[Start of Attachment]
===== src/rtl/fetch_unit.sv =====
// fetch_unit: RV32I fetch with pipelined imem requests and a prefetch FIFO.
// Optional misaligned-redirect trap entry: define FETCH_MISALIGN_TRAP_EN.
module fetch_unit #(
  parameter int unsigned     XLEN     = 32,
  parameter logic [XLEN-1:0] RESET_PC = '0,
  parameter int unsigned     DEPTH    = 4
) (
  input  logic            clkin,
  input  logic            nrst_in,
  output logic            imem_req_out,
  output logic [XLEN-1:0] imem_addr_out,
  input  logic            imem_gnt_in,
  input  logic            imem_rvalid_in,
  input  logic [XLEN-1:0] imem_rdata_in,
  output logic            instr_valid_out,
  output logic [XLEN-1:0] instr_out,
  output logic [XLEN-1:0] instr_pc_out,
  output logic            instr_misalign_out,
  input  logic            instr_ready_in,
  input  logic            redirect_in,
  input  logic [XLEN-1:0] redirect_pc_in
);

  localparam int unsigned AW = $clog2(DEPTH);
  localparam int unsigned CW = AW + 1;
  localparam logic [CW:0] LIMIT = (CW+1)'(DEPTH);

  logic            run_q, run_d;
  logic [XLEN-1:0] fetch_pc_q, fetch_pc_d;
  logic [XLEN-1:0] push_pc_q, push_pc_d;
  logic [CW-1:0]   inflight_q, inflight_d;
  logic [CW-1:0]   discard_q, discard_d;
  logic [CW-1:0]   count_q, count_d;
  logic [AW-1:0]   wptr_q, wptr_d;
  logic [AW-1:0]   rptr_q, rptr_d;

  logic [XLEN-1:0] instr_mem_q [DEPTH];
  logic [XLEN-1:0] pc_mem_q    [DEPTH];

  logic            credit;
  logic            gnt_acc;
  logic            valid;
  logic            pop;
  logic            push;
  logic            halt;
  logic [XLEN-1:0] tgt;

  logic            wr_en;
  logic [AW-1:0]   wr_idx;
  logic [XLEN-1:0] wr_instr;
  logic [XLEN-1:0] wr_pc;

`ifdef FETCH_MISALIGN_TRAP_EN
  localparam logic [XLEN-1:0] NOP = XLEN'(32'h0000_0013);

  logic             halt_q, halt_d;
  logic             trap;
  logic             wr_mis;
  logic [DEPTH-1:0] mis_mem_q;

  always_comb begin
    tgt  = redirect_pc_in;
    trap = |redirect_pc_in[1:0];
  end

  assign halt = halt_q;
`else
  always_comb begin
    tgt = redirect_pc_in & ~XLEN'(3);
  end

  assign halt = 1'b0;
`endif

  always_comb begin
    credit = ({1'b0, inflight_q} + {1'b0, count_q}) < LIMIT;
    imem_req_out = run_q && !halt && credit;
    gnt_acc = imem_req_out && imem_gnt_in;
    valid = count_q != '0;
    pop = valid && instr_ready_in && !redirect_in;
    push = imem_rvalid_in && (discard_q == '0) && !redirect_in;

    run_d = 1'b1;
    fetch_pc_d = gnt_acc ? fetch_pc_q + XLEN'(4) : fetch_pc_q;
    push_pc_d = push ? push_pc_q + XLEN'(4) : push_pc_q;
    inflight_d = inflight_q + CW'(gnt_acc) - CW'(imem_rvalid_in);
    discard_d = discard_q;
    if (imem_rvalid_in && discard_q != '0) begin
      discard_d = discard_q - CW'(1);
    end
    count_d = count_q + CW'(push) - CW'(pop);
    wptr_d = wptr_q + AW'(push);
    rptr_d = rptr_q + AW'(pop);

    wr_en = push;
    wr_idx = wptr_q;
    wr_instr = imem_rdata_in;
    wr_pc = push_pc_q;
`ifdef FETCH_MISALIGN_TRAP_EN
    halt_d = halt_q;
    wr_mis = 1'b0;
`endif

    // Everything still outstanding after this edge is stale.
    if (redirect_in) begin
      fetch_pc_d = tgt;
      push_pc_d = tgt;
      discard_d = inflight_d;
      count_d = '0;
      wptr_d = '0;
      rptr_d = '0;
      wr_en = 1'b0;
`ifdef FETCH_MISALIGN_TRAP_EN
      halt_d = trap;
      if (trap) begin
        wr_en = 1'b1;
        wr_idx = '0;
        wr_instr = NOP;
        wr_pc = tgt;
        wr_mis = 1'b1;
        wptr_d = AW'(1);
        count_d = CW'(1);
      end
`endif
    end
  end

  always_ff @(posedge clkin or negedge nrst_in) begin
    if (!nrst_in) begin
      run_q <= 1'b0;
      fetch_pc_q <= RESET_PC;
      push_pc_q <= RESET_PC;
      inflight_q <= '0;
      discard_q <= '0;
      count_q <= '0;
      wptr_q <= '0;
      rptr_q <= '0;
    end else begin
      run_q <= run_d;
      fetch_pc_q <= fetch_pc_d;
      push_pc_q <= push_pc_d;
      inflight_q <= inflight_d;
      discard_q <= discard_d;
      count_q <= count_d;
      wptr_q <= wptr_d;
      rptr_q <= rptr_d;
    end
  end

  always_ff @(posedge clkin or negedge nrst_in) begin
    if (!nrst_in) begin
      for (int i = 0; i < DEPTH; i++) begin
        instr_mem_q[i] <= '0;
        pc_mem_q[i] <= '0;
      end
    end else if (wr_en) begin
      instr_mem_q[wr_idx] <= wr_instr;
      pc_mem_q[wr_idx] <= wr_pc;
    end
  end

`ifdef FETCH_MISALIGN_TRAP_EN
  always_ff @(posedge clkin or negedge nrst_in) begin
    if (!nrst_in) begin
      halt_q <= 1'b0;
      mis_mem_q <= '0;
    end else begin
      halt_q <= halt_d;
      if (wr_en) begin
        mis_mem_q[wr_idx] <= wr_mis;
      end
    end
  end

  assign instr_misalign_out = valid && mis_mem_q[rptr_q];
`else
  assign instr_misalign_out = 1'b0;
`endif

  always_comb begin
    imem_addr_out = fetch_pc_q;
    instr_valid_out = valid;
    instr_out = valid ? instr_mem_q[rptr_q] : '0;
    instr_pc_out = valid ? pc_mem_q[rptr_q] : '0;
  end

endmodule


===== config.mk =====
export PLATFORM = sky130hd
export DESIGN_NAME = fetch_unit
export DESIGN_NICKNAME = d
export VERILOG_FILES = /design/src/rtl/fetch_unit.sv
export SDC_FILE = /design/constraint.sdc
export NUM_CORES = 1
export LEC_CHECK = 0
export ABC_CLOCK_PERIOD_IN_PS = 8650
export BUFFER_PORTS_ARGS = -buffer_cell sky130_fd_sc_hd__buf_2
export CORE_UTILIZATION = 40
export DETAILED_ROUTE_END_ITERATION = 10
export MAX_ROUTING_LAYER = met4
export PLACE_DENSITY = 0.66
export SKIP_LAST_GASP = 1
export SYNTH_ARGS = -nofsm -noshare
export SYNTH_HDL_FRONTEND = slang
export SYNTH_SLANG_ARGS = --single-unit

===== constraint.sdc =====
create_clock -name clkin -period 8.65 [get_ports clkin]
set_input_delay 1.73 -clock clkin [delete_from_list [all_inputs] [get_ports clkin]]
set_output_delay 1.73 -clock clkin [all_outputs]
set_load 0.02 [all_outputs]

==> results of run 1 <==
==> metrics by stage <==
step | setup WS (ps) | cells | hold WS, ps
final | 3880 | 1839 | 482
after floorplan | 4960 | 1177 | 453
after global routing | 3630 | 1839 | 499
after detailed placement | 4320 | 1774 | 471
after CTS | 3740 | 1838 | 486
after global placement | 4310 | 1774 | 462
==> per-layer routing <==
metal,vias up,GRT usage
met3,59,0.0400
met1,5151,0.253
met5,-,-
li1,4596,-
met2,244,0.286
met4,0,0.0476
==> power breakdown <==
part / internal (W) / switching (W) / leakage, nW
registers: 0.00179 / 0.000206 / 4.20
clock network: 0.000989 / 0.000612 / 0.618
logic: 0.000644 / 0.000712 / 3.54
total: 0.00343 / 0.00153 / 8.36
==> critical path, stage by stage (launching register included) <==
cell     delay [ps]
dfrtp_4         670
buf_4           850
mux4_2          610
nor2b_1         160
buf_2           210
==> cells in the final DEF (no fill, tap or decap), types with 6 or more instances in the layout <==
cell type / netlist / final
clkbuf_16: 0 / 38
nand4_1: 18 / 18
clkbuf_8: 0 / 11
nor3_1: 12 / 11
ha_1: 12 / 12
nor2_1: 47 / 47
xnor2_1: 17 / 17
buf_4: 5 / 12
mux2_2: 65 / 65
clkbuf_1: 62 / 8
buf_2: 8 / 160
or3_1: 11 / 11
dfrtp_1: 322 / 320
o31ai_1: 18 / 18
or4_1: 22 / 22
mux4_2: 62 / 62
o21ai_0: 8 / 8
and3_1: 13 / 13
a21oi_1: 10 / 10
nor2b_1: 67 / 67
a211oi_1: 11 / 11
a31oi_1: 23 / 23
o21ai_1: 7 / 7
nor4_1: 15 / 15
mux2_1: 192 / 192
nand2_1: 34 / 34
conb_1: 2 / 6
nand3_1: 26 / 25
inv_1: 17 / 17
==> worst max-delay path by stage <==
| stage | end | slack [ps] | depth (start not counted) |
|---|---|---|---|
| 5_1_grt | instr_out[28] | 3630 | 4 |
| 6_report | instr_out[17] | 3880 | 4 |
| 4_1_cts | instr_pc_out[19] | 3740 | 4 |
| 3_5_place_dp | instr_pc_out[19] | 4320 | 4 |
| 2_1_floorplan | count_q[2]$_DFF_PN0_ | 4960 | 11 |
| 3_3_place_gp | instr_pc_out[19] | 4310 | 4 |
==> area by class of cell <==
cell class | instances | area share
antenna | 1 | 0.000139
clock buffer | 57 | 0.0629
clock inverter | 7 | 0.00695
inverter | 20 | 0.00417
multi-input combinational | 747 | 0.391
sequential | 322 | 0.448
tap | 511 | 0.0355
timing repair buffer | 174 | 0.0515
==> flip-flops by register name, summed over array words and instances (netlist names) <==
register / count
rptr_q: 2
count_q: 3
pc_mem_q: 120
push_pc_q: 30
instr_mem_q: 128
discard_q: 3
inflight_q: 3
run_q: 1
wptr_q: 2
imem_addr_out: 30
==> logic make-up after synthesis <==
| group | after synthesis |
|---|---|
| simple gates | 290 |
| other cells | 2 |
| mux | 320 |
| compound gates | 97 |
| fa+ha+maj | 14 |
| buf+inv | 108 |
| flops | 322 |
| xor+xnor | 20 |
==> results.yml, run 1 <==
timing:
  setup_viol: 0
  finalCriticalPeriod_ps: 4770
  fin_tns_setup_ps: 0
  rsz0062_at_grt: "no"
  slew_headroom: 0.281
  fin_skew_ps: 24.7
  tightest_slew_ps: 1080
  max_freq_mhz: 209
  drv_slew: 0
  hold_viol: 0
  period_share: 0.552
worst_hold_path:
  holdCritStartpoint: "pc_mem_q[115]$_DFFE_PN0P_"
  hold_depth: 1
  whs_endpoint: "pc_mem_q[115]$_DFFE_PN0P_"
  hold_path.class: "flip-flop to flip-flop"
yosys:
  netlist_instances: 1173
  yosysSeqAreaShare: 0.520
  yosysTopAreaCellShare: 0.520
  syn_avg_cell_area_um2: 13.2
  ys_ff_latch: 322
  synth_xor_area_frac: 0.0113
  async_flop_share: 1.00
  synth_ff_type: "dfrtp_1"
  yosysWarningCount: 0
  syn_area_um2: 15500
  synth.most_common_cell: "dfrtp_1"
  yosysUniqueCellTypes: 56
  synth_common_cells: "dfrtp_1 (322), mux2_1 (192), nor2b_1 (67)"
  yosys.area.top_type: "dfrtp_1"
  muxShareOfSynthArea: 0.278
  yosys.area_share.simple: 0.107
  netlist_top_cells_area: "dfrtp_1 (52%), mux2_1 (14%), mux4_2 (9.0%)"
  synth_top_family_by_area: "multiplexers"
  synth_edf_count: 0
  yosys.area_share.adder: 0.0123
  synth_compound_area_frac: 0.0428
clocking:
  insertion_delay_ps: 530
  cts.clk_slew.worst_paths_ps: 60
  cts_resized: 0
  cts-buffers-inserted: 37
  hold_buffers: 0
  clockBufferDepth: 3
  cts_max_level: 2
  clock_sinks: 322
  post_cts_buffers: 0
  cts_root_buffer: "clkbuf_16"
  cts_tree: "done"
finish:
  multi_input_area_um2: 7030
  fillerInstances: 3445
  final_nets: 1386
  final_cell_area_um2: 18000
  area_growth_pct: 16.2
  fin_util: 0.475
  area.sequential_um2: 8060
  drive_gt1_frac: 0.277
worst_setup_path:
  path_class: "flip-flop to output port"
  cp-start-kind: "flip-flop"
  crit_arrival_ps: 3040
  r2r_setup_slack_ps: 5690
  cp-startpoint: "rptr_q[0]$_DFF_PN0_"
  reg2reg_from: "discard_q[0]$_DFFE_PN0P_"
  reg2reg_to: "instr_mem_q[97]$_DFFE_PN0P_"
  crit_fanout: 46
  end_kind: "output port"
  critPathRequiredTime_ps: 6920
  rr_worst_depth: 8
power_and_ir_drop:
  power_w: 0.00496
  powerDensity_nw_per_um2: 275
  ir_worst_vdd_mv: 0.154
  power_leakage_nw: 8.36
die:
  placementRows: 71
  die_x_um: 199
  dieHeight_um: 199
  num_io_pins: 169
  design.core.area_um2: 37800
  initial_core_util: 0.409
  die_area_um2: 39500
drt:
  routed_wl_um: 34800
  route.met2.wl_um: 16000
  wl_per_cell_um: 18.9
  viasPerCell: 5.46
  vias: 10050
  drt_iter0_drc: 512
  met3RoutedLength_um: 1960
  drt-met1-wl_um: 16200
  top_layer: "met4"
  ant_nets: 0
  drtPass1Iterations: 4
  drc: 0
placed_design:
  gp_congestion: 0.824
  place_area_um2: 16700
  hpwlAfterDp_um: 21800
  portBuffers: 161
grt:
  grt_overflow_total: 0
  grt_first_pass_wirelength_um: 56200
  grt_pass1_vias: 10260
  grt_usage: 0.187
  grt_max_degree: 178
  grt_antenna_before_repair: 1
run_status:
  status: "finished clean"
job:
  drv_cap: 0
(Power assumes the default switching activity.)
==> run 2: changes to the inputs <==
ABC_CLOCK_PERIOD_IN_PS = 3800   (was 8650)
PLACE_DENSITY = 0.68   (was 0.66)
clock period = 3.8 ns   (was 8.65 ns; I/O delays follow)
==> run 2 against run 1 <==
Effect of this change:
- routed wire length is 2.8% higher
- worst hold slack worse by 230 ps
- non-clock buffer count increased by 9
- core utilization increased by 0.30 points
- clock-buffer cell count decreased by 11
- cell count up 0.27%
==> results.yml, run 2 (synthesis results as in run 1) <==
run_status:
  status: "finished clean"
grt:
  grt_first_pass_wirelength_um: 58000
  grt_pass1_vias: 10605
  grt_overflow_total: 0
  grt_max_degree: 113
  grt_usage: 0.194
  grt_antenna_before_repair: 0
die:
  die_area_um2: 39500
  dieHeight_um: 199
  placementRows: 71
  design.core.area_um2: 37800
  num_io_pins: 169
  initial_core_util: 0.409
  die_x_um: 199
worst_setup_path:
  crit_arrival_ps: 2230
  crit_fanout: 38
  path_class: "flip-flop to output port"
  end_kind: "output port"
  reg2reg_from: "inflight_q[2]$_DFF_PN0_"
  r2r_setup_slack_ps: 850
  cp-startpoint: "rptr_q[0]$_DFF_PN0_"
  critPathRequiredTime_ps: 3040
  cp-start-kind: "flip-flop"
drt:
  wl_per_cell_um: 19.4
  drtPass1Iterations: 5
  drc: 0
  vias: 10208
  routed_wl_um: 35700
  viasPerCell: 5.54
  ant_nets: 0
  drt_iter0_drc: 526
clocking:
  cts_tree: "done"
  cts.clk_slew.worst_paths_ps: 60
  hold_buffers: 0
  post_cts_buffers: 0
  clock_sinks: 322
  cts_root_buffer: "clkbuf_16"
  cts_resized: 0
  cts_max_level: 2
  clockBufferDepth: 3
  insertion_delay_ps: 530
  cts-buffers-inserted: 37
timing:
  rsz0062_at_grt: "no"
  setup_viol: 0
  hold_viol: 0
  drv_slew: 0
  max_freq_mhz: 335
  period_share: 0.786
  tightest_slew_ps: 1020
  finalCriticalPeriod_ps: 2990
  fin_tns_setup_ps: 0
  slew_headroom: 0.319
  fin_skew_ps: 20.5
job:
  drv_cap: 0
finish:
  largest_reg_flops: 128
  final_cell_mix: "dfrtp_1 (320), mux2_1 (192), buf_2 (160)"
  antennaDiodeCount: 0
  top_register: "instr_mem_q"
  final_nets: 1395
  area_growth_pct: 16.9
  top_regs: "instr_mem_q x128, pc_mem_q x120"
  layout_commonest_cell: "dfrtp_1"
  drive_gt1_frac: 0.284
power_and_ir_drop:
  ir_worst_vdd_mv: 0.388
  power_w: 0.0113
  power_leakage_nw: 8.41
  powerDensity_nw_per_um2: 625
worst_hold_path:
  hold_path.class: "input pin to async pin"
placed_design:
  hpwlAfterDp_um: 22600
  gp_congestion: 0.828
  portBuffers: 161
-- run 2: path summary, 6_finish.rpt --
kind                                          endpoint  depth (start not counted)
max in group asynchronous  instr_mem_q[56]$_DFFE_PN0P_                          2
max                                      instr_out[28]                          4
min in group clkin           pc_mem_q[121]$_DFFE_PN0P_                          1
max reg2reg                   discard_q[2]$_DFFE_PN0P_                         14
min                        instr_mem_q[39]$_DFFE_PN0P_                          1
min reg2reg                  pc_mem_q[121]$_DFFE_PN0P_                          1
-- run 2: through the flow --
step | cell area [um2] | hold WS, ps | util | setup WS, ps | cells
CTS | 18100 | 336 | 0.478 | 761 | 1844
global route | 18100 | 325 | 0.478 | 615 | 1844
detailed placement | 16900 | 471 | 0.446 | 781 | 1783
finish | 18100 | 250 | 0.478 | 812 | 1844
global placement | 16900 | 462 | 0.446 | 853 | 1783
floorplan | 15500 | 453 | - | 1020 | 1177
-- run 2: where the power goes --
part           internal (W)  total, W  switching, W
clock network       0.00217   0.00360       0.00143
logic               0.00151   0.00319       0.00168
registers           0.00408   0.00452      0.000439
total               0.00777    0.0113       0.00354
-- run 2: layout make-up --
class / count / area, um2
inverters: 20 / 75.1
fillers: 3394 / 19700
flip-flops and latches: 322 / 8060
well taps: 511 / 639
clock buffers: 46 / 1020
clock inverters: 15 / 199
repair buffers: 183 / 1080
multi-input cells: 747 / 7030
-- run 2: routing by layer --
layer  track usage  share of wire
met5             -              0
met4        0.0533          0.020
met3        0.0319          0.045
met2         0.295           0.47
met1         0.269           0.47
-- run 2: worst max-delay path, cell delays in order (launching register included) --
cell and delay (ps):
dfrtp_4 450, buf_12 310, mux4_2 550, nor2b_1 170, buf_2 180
[End of Attachment]
→ Exercise aim
Search the entries for the word "global" and gather every line where it appears.

→ Answer box
after global routing | 3630 | 1839 | 499
after global placement | 4310 | 1774 | 462
global route | 18100 | 325 | 0.478 | 615 | 1844
global placement | 16900 | 462 | 0.446 | 853 | 1783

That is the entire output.